Your result will be the set of lines with "signal", copied from the material below.

• _Records for this exercise_:
-- Opening Marker --

--- src/rtl/display_scan.sv ---
// display_scan: multiplexed 8-digit active-low 7-segment scan driver.
// Shadows the number/code request on latch, then walks the digits with a
// per-slot anode blanking window and a one-cycle frame pulse per full scan.
module display_scan #(
    parameter int unsigned PRESCALE = 1000,
    parameter int unsigned BLANK    = 2
) (
    input  logic        clk_i,
    input  logic        rst_ni,
    input  logic        latch_i,
    input  logic        mode_i,
    input  logic [2:0]  dp_i,
    input  logic [3:0]  codes_i,
    input  logic [31:0] num_i,
    output logic [7:0]  an_o,
    output logic [6:0]  seg_o,
    output logic        seg_dp_o,
    output logic        frame_o
);

    localparam int unsigned CNT_W   = (PRESCALE > 1) ? $clog2(PRESCALE) : 1;
    localparam logic [6:0]  SEG_OFF = 7'h7F;
    localparam logic [6:0]  SEG_MIN = 7'h3F;
    localparam logic [6:0]  SEG_E   = 7'h06;
    localparam logic [6:0]  SEG_R   = 7'h2F;

    logic [CNT_W-1:0] cnt_q, cnt_d;
    logic [2:0]       idx_q, idx_d;
    logic             mode_q;
    logic [2:0]       dp_q;
    logic [3:0]       codes_q;
    logic [31:0]      num_q;
    logic [7:0]       an_q, an_d;
    logic [6:0]       seg_q, seg_d;
    logic             seg_dp_q, seg_dp_d;
    logic             frame_q, frame_d;

    logic             cnt_last;
    logic [3:0]       nib;
    logic [2:0]       high_idx;
    logic [2:0]       limit;

    // Nibble to active-low glyph {g,f,e,d,c,b,a}; 0xA is minus, 0xB..0xF blank.
    function automatic logic [6:0] glyph(input logic [3:0] n);
        case (n)
            4'h0:    glyph = 7'h40;
            4'h1:    glyph = 7'h79;
            4'h2:    glyph = 7'h24;
            4'h3:    glyph = 7'h30;
            4'h4:    glyph = 7'h19;
            4'h5:    glyph = 7'h12;
            4'h6:    glyph = 7'h02;
            4'h7:    glyph = 7'h78;
            4'h8:    glyph = 7'h00;
            4'h9:    glyph = 7'h10;
            4'hA:    glyph = SEG_MIN;
            default: glyph = SEG_OFF;
        endcase
    endfunction

    // Next scan position and next registered outputs from the current state.
    always_comb begin
        cnt_last = (cnt_q == CNT_W'(PRESCALE - 1));
        cnt_d    = cnt_last ? '0 : cnt_q + CNT_W'(1);
        idx_d    = cnt_last ? idx_q + 3'd1 : idx_q;
        frame_d  = cnt_last && (idx_q == 3'd7);
        an_d     = (cnt_q < CNT_W'(BLANK)) ? 8'hFF : ~(8'b1 << idx_q);
        seg_d    = SEG_OFF;
        seg_dp_d = 1'b1;
        nib      = num_q[{idx_q, 2'b00} +: 4];
        high_idx = 3'd0;
        for (int i = 0; i < 8; i++) begin
            if (num_q[i*4 +: 4] != 4'h0) high_idx = 3'(i);
        end
        limit = (high_idx > dp_q) ? high_idx : dp_q;

        if (!mode_q) begin
            if (idx_q <= limit) seg_d = glyph(nib);
            if (idx_q == dp_q)  seg_dp_d = 1'b0;
        end else begin
            case (codes_q)
                4'h1: begin
                    if (idx_q == 3'd2)     seg_d = SEG_E;
                    else if (idx_q < 3'd2) seg_d = SEG_R;
                end
                4'h2:    seg_d = SEG_MIN;
                default: seg_d = SEG_OFF;
            endcase
        end
    end

    // Scan counters and request shadows.
    always_ff @(posedge clk_i or negedge rst_ni) begin
        if (!rst_ni) begin
            cnt_q   <= '0;
            idx_q   <= 3'd0;
            mode_q  <= 1'b0;
            dp_q    <= 3'd0;
            codes_q <= 4'h0;
            num_q   <= 32'h0;
        end else begin
            cnt_q <= cnt_d;
            idx_q <= idx_d;
            if (latch_i) begin
                mode_q  <= mode_i;
                dp_q    <= dp_i;
                codes_q <= codes_i;
                num_q   <= num_i;
            end
        end
    end

    // Registered display outputs, all derived from the same scan position.
    always_ff @(posedge clk_i or negedge rst_ni) begin
        if (!rst_ni) begin
            an_q     <= 8'hFF;
            seg_q    <= SEG_OFF;
            seg_dp_q <= 1'b1;
            frame_q  <= 1'b0;
        end else begin
            an_q     <= an_d;
            seg_q    <= seg_d;
            seg_dp_q <= seg_dp_d;
            frame_q  <= frame_d;
        end
    end

    assign an_o     = an_q;
    assign seg_o    = seg_q;
    assign seg_dp_o = seg_dp_q;
    assign frame_o  = frame_q;

endmodule

--- config.mk ---
export PLATFORM = sky130hd
export DESIGN_NAME = display_scan
export DESIGN_NICKNAME = d
export VERILOG_FILES = /design/src/rtl/display_scan.sv
export SDC_FILE = /design/constraint.sdc
export NUM_CORES = 1
export LEC_CHECK = 0
export ABC_CLOCK_PERIOD_IN_PS = 3870
export CORE_AREA = 4 4 89 112
export CTS_BUF_LIST = sky130_fd_sc_hd__clkbuf_8
export DETAILED_ROUTE_END_ITERATION = 16
export DIE_AREA = 0 0 93 116
export PLACE_DENSITY_LB_ADDON = 0.3
export SYNTH_ARGS = -nofsm -noshare
export SYNTH_HDL_FRONTEND = slang
export SYNTH_SLANG_ARGS = --single-unit
--- constraint.sdc ---
create_clock -name clk_i -period 3.87 [get_ports clk_i]
set_clock_uncertainty 0.1 [all_clocks]
set_input_delay 0.774 -clock clk_i [delete_from_list [all_inputs] [get_ports clk_i]]
set_output_delay 0.774 -clock clk_i [all_outputs]
set_load 0.01 [all_outputs]
# After elaboration in Yosys (flattened, before gate mapping)
# Memories as Yosys holds them, arrays and structs flattened.
# Index checks and enable logic that the tools add are counted.
# totals
latchBits	0
output_inout_bits	17
mem_bits_rw	0
in_bits	43
romBits	112
wordCells	51
regBits	70
n_memories	1
# mem_list
memory	depth	width	read_ports	rd_clocked_by_memory_dff	write_ports	line_no	source
(no name shown)	16	7	1	0	0	45	case (n)
# classes
shifts	2
add_sub_neg	2
magnitude_cmp	4
bitwise	1
n_eq_ne	6
n_reduce_logical	8
muxes	17
div	0
mul	0
# ops
cell	count
variable part select 32 x 6 -> 4 bit	1
2-to-1 mux 7 bit	4
nonzero test 4 bit	7
2-to-1 mux 3 bit	5
case mux 7 bit (2 select lines)	1
adder 10 x 1 -> 10 bit, second input constant	1
== test 10 bit, second input constant	1
< comparator 10 x 2 -> 1 bit, second input constant	1
2-to-1 mux 10 bit	1
2-to-1 mux 8 bit	1
NOT 8 bit	1
left shift 1 x 3 -> 8 bit, first input constant	1
== test 4 x 1 -> 1 bit, second input constant	1
== test 4 x 2 -> 1 bit, second input constant	1
2-to-1 mux 2 bit	2
adder 3 x 1 -> 3 bit, second input constant	1
== test 3 x 2 -> 1 bit, second input constant	1
== test 3 bit	1
== test 3 bit, second input constant	1
greater-than comparator 3 bit	1
less-or-equal comparator 3 bit	1
< comparator 3 x 2 -> 1 bit, second input constant	1
2-to-1 mux 1 bit	3
logical AND 1 bit	1

# Longest topological paths before layout
# Gate-level depths: netlist of run 1.
# logic_depth
depth_word	13
depth_mapped	17
depth_no_buf	17

# Worst setup path before layout of run 1
# OpenSTA, ideal clock, no wires.
# synth_path
path_kind	flip-flop to flip-flop
from	register num_q[12]
to	register seg_q[0] (netlist: seg_o[0])
setup_time_ns	0.085
n_path_buf	0
arrival_time_ns	3.128
period_less_slack_ns	3.312
path_slack_ns	0.558
path_stages_with_launch	14
t_required_ns	3.685
cell_sequence	dfrtp_1 -> or4_1 -> o211ai_1 -> nand2_1 -> ha_1 -> a21o_1 -> a21oi_1 -> o21ai_0 -> o31ai_1 -> ha_1 -> a2111oi_0 -> nor2_1 -> o22ai_2 -> o21ai_1
# synth_between
elab_chain_cells	11
elab_cells_between_ends	13
# synth_lines
element	line_no	source
start, declared	32	logic [31:0] num_q;
start signal, assigned	108	num_q <= num_i;
nonzero test 4 bit	73	if (num_q[i*4 +: 4] != 4'h0) high_idx = 3'(i);
2-to-1 mux 2 bit	73	
2-to-1 mux 3 bit (4 in series)	73	
greater-than comparator 3 bit	75	limit = (high_idx > dp_q) ? high_idx : dp_q;
2-to-1 mux 3 bit	75	
less-or-equal comparator 3 bit	78	if (idx_q <= limit) seg_d = glyph(nib);
2-to-1 mux 7 bit (*)	78	
2-to-1 mux 7 bit (*)	77	if (!mode_q) begin
net seg_d[0]	34	logic [6:0] seg_q, seg_d;
end signal, assigned	122	seg_q <= seg_d;
end, declared	34	
# Mark *: on every way through the listed nets, which the timed path passes. The rest lies on a longest branch.
# A chain may end at the register's enable or synchronous reset.

# Final worst setup path of run 1
# Same ends and word-level chain as after synthesis.

==> results.py, run 1 <==
metrics = {
    "outcome": {
        "status": "completed",
    },
    "clock_tree": {
        "postCtsHoldBufs": 0,
        "path_clk_slew_ns": 0.07,
        "cts_sinks": 70,
        "htree_levels": 3,
        "worstSkewPairLatency_ns": 0.35,
        "clock_path_buffers": 2,
        "cts_tree": "built",
        "cts-buffers-inserted": 9,
        "root_buffer": "clkbuf_8",
        "cts_setup_buffers": 0,
    },
    "worst_setup_path": {
        "arrival_ns": 3.74,
        "cp_max_fo": 5,
        "end_kind": "flip-flop",
        "crit_type": "reg2reg",
        "cp.required_ns": 4.04,
        "worstSetupStartpointType": "flip-flop",
    },
    "placed_design": {
        "placed_cells": 454,
        "hpwl_um": 5430,
        "routabilityCongestion": 0.846,
        "io_buffers": 59,
    },
    "synthesis": {
        "synth_seq_area_share_pct": 50.9,
        "yosysWarningCount": 0,
        "synth_edf_count": 0,
        "synth_cells": 278,
        "syn_area_per_cell_um2": 12.5,
        "async_reset_ff_share_pct": 100,
        "synth_cell_type_count": 42,
        "ys_ff_latch": 70,
        "synth_nets": 339,
        "mappedNetlistArea_um2": 3480,
        "synth-main-ff-cell": "dfrtp_1",
    },
    "routing": {
        "wl_per_cell_um": 15.1,
        "vias": 2303,
        "drc": 0,
        "drt-vias-per-instance": 4.90,
        "first_pass_iters": 4,
        "ant_nets": 0,
        "wl_um": 7090,
        "drt_iter0_markers": 71,
    },
    "min_path": {
        "hold_path.class": "reg2reg",
    },
    "sta": {
        "min_period_ns": 3.57,
        "hold_ws_ns": 0.363,
        "worst_pin_slew_ns": 0.947,
        "hold_viol": 0,
        "finalSetupViolCount": 0,
        "fmax_mhz": 280,
        "maxSlewViolCount": 0,
        "fin_crit_sh_pct": 92.3,
        "slew_headroom_pct": 36.9,
    },
    "floorplanning": {
        "initial_core_util_pct": 38.8,
        "rows": 39,
        "dieWidth_um": 93,
        "die_area_um2": 10800,
        "ios": 60,
        "core_um2": 8980,
        "die_height_um": 116,
    },
    "finish": {
        "num_antenna_cells": 0,
        "final_cell_mix": "clkdlybuf4s50_1, dfrtp_1, mux2_2, nor2_1, ha_1",
        "synthToLayoutAreaGrowth_pct": 26.8,
        "drive_gt1_share_pct": 25.4,
        "fin_nets": 403,
        "fillers": 852,
        "fin_cells": 470,
        "final_common_cell": "clkdlybuf4s50_1",
    },
    "global_routing": {
        "gr-usage-all-layers_pct": 14.3,
        "antenna_found_initial": 0,
        "grt_pass1_wl_um": 11800,
        "grt_max_degree": 43,
        "grt_pass1_vias": 2438,
        "overflow": 0,
    },
    "power_and_ir_drop": {
        "total_power_mw": 1.72,
        "peakVddDrop_v": 0.000241,
        "p_leak_nw": 1.84,
        "power_density_nw_per_um2": 390,
    },
    "run": {
        "drv_cap": 0,
    },
}
==> critical path: stages, from the launching register on <==
cell and delay [ns]:
dfrtp_1 0.39, or4_1 0.55, o21ai_0 0.19, a21oi_1 0.11, nor2_1 0.13, ha_1 0.15, inv_1 0.04, a21o_1 0.18
a21oi_2 0.25, o21ai_0 0.13, o31ai_1 0.08, ha_1 0.29, a2111oi_1 0.45, nor2_1 0.16, o22ai_2 0.18, o21ai_1 0.09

-- Closing Marker --

• _Result of this task_:
start signal, assigned	108	num_q <= num_i;
end signal, assigned	122	seg_q <= seg_d;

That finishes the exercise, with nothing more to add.